_What is being asked_: Give again, exactly as written, each line of the material below starting at the line that contains "clk_latency_ns=0.84" and ending at the line that contains "hold slack, ns: 0.258 / 0.207 / 0.351". Both ends count, and no other line does.
--- --- ---
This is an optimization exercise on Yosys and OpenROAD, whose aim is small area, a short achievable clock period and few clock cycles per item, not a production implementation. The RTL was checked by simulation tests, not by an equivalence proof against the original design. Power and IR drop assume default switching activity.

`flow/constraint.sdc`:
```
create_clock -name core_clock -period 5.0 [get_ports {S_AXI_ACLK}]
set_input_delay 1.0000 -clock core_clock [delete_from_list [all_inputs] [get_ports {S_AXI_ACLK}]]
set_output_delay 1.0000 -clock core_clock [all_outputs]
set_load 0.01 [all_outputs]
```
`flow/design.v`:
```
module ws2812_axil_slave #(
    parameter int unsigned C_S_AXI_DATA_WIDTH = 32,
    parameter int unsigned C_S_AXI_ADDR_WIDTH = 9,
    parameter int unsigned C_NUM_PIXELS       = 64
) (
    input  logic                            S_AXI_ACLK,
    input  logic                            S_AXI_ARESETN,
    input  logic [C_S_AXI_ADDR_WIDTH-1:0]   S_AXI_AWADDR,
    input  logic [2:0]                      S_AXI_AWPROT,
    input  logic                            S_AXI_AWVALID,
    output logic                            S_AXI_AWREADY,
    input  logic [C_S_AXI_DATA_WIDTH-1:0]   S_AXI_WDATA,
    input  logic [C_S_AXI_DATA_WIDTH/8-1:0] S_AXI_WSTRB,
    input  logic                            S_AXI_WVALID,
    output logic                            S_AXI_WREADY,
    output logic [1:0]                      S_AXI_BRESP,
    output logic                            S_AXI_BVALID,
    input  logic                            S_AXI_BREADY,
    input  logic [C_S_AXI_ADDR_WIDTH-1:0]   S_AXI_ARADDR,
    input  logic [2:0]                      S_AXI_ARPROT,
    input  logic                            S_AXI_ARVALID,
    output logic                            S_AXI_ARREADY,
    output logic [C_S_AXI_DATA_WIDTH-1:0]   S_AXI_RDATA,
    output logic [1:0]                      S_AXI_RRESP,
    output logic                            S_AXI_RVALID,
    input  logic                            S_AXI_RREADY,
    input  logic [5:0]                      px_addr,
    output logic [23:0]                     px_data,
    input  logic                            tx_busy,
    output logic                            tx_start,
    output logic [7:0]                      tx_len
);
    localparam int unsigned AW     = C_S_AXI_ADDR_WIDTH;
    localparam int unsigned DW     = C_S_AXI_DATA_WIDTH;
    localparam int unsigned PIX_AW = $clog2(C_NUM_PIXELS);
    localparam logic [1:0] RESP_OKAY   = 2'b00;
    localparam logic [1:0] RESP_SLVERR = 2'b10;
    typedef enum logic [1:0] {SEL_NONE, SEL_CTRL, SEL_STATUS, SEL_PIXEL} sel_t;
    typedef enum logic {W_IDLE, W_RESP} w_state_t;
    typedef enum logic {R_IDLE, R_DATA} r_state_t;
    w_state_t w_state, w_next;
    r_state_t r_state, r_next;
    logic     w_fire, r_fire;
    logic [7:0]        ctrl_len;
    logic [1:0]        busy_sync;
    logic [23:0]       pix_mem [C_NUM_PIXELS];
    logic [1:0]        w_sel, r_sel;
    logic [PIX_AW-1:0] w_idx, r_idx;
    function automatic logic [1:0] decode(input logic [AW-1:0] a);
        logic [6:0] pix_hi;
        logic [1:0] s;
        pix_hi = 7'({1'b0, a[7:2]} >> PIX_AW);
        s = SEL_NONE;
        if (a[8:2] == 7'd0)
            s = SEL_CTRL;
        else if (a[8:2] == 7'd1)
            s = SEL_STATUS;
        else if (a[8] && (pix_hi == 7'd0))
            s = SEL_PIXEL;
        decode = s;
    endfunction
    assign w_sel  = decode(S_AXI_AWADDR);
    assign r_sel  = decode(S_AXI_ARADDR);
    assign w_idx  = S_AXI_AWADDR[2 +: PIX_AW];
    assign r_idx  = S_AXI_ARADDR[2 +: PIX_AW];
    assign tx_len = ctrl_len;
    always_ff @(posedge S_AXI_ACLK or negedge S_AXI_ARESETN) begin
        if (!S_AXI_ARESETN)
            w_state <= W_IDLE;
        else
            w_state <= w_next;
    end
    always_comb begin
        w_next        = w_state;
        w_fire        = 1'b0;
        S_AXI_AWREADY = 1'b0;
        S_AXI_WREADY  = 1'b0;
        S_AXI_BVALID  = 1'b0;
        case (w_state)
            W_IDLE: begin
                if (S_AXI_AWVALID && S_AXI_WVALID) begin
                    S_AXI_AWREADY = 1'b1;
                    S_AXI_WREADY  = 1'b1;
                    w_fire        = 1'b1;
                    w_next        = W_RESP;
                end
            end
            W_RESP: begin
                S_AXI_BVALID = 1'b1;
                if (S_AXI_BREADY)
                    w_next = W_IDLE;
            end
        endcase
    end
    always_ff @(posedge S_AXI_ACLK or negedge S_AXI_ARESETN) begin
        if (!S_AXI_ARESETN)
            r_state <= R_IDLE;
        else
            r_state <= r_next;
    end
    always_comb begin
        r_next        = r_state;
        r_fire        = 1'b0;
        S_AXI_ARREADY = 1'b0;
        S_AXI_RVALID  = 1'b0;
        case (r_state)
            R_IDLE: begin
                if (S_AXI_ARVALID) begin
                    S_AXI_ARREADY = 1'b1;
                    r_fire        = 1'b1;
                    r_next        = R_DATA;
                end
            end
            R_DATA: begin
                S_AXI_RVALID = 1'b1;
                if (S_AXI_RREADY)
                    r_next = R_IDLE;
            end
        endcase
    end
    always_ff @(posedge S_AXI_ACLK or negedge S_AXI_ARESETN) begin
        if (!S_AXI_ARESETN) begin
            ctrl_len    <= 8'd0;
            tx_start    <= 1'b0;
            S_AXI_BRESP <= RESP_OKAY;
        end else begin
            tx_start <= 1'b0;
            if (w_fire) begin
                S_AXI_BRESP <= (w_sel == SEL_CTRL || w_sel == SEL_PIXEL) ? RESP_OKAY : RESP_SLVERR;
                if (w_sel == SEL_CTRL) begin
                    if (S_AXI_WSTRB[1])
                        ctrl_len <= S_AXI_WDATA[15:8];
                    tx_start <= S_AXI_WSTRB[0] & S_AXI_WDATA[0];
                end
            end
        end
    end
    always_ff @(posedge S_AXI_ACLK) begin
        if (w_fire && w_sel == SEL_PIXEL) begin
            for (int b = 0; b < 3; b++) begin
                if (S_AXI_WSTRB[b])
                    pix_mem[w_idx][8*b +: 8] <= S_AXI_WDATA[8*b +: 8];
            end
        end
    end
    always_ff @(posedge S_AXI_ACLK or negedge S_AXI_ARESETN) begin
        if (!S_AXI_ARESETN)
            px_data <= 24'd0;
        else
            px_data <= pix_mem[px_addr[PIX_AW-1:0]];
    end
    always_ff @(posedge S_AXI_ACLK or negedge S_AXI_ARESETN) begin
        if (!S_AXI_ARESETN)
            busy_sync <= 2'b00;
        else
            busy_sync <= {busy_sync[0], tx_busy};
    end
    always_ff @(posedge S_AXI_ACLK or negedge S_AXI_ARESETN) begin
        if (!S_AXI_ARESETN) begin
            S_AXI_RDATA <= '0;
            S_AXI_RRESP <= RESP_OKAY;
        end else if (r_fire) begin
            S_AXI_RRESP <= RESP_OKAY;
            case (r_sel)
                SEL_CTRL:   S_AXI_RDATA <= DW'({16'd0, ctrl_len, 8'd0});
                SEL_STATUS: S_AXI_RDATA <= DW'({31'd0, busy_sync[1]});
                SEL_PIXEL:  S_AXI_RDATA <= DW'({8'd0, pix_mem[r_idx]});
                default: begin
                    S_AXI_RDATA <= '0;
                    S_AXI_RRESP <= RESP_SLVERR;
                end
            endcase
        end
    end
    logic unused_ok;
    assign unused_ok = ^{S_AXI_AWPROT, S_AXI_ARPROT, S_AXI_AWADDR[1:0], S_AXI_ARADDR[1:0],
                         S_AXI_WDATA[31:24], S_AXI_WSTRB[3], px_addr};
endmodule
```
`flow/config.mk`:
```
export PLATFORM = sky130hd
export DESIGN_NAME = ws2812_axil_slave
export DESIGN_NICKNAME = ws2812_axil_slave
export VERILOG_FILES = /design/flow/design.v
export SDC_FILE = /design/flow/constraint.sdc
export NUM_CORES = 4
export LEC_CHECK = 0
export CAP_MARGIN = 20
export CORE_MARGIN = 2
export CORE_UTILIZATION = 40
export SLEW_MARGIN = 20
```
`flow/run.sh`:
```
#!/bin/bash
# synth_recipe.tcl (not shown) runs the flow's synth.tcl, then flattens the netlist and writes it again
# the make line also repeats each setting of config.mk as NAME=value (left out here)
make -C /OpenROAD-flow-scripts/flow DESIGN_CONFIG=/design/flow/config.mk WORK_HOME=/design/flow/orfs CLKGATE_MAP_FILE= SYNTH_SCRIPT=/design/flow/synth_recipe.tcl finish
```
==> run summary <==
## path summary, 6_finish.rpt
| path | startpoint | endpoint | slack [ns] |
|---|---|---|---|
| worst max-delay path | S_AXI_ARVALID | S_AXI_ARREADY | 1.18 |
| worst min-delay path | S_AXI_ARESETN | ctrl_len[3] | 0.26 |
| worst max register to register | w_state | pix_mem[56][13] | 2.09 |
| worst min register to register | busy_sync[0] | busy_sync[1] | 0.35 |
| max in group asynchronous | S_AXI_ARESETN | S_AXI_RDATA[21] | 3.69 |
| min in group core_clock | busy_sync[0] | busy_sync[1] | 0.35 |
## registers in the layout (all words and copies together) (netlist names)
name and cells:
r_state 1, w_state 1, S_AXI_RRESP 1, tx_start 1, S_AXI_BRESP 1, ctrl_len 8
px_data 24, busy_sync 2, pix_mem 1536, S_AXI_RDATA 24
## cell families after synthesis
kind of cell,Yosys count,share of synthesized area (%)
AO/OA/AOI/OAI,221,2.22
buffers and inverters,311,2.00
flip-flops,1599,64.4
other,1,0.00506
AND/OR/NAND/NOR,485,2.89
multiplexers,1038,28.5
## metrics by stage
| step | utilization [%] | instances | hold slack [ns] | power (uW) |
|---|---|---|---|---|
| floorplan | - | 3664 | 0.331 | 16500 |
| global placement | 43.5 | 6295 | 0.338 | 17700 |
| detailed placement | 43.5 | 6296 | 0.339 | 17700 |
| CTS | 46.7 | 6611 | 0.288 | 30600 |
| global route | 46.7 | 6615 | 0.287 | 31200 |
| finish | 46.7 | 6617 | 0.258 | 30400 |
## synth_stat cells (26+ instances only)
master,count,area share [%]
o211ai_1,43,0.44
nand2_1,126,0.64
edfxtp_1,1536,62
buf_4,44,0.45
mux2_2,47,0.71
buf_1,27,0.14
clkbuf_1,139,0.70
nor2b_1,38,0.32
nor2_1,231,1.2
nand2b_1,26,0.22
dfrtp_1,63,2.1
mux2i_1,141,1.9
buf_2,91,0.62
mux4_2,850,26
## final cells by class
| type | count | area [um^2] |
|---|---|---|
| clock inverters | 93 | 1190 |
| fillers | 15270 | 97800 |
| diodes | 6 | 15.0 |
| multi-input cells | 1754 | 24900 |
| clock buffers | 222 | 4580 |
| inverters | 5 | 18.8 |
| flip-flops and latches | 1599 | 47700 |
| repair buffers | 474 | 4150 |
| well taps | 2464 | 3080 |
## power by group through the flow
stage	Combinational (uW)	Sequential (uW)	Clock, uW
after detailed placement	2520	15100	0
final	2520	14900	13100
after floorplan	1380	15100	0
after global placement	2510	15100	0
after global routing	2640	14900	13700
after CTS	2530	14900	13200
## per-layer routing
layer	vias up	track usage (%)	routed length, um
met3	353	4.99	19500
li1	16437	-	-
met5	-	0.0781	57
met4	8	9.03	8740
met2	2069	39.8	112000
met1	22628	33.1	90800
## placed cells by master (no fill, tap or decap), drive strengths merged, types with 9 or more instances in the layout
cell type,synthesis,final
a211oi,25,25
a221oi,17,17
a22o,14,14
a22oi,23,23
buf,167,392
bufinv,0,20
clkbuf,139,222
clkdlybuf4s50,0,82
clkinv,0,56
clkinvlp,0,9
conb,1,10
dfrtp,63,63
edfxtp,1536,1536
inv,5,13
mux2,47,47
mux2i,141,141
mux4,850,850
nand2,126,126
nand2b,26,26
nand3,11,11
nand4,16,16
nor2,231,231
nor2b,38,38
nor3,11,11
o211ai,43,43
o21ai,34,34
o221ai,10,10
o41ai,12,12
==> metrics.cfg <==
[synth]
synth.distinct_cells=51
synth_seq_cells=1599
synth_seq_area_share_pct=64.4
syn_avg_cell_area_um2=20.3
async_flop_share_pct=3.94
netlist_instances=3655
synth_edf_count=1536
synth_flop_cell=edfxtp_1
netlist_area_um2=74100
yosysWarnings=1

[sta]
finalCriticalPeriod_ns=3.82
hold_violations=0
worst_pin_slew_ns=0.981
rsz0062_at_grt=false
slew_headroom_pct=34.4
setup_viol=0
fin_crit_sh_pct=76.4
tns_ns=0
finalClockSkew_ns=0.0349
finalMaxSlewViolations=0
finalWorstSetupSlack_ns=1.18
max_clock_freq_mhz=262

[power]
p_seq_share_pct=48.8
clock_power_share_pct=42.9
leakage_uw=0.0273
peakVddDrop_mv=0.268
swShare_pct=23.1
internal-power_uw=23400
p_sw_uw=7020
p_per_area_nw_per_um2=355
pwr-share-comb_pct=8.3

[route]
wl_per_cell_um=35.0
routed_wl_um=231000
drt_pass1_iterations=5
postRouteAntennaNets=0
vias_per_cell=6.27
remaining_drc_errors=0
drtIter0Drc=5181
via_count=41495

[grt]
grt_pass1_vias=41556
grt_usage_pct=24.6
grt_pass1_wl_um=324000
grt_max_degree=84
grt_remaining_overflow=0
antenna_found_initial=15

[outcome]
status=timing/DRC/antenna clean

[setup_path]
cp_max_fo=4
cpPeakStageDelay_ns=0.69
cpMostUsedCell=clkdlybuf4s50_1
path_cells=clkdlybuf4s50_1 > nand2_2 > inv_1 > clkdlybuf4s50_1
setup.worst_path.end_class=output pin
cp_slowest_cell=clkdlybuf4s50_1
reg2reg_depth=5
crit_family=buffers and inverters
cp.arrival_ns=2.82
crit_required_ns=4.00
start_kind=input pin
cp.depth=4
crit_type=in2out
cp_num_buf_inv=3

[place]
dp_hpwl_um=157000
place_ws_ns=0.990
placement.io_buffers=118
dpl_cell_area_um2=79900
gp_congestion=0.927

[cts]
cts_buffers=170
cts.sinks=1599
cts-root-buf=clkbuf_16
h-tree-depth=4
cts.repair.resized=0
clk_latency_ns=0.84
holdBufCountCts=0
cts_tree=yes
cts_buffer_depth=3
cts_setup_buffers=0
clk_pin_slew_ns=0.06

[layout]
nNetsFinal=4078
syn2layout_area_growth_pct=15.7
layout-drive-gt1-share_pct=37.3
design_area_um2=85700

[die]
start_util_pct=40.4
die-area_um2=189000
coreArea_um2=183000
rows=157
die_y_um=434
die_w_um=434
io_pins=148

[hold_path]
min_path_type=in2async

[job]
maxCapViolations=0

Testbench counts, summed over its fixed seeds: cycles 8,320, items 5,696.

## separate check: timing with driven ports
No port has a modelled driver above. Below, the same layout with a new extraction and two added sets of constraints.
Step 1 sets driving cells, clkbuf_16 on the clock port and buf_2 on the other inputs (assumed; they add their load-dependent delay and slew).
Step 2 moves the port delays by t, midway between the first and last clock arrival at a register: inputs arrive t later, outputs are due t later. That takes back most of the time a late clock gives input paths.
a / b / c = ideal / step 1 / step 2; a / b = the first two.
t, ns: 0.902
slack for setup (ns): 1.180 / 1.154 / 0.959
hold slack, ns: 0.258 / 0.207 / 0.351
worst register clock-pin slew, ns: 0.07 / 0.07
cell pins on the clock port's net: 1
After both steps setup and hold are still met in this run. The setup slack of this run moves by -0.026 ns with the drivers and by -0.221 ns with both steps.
--- --- ---
_Reply_:
clk_latency_ns=0.84
holdBufCountCts=0
cts_tree=yes
cts_buffer_depth=3
cts_setup_buffers=0
clk_pin_slew_ns=0.06

[layout]
nNetsFinal=4078
syn2layout_area_growth_pct=15.7
layout-drive-gt1-share_pct=37.3
design_area_um2=85700

[die]
start_util_pct=40.4
die-area_um2=189000
coreArea_um2=183000
rows=157
die_y_um=434
die_w_um=434
io_pins=148

[hold_path]
min_path_type=in2async

[job]
maxCapViolations=0

Testbench counts, summed over its fixed seeds: cycles 8,320, items 5,696.

## separate check: timing with driven ports
No port has a modelled driver above. Below, the same layout with a new extraction and two added sets of constraints.
Step 1 sets driving cells, clkbuf_16 on the clock port and buf_2 on the other inputs (assumed; they add their load-dependent delay and slew).
Step 2 moves the port delays by t, midway between the first and last clock arrival at a register: inputs arrive t later, outputs are due t later. That takes back most of the time a late clock gives input paths.
a / b / c = ideal / step 1 / step 2; a / b = the first two.
t, ns: 0.902
slack for setup (ns): 1.180 / 1.154 / 0.959
hold slack, ns: 0.258 / 0.207 / 0.351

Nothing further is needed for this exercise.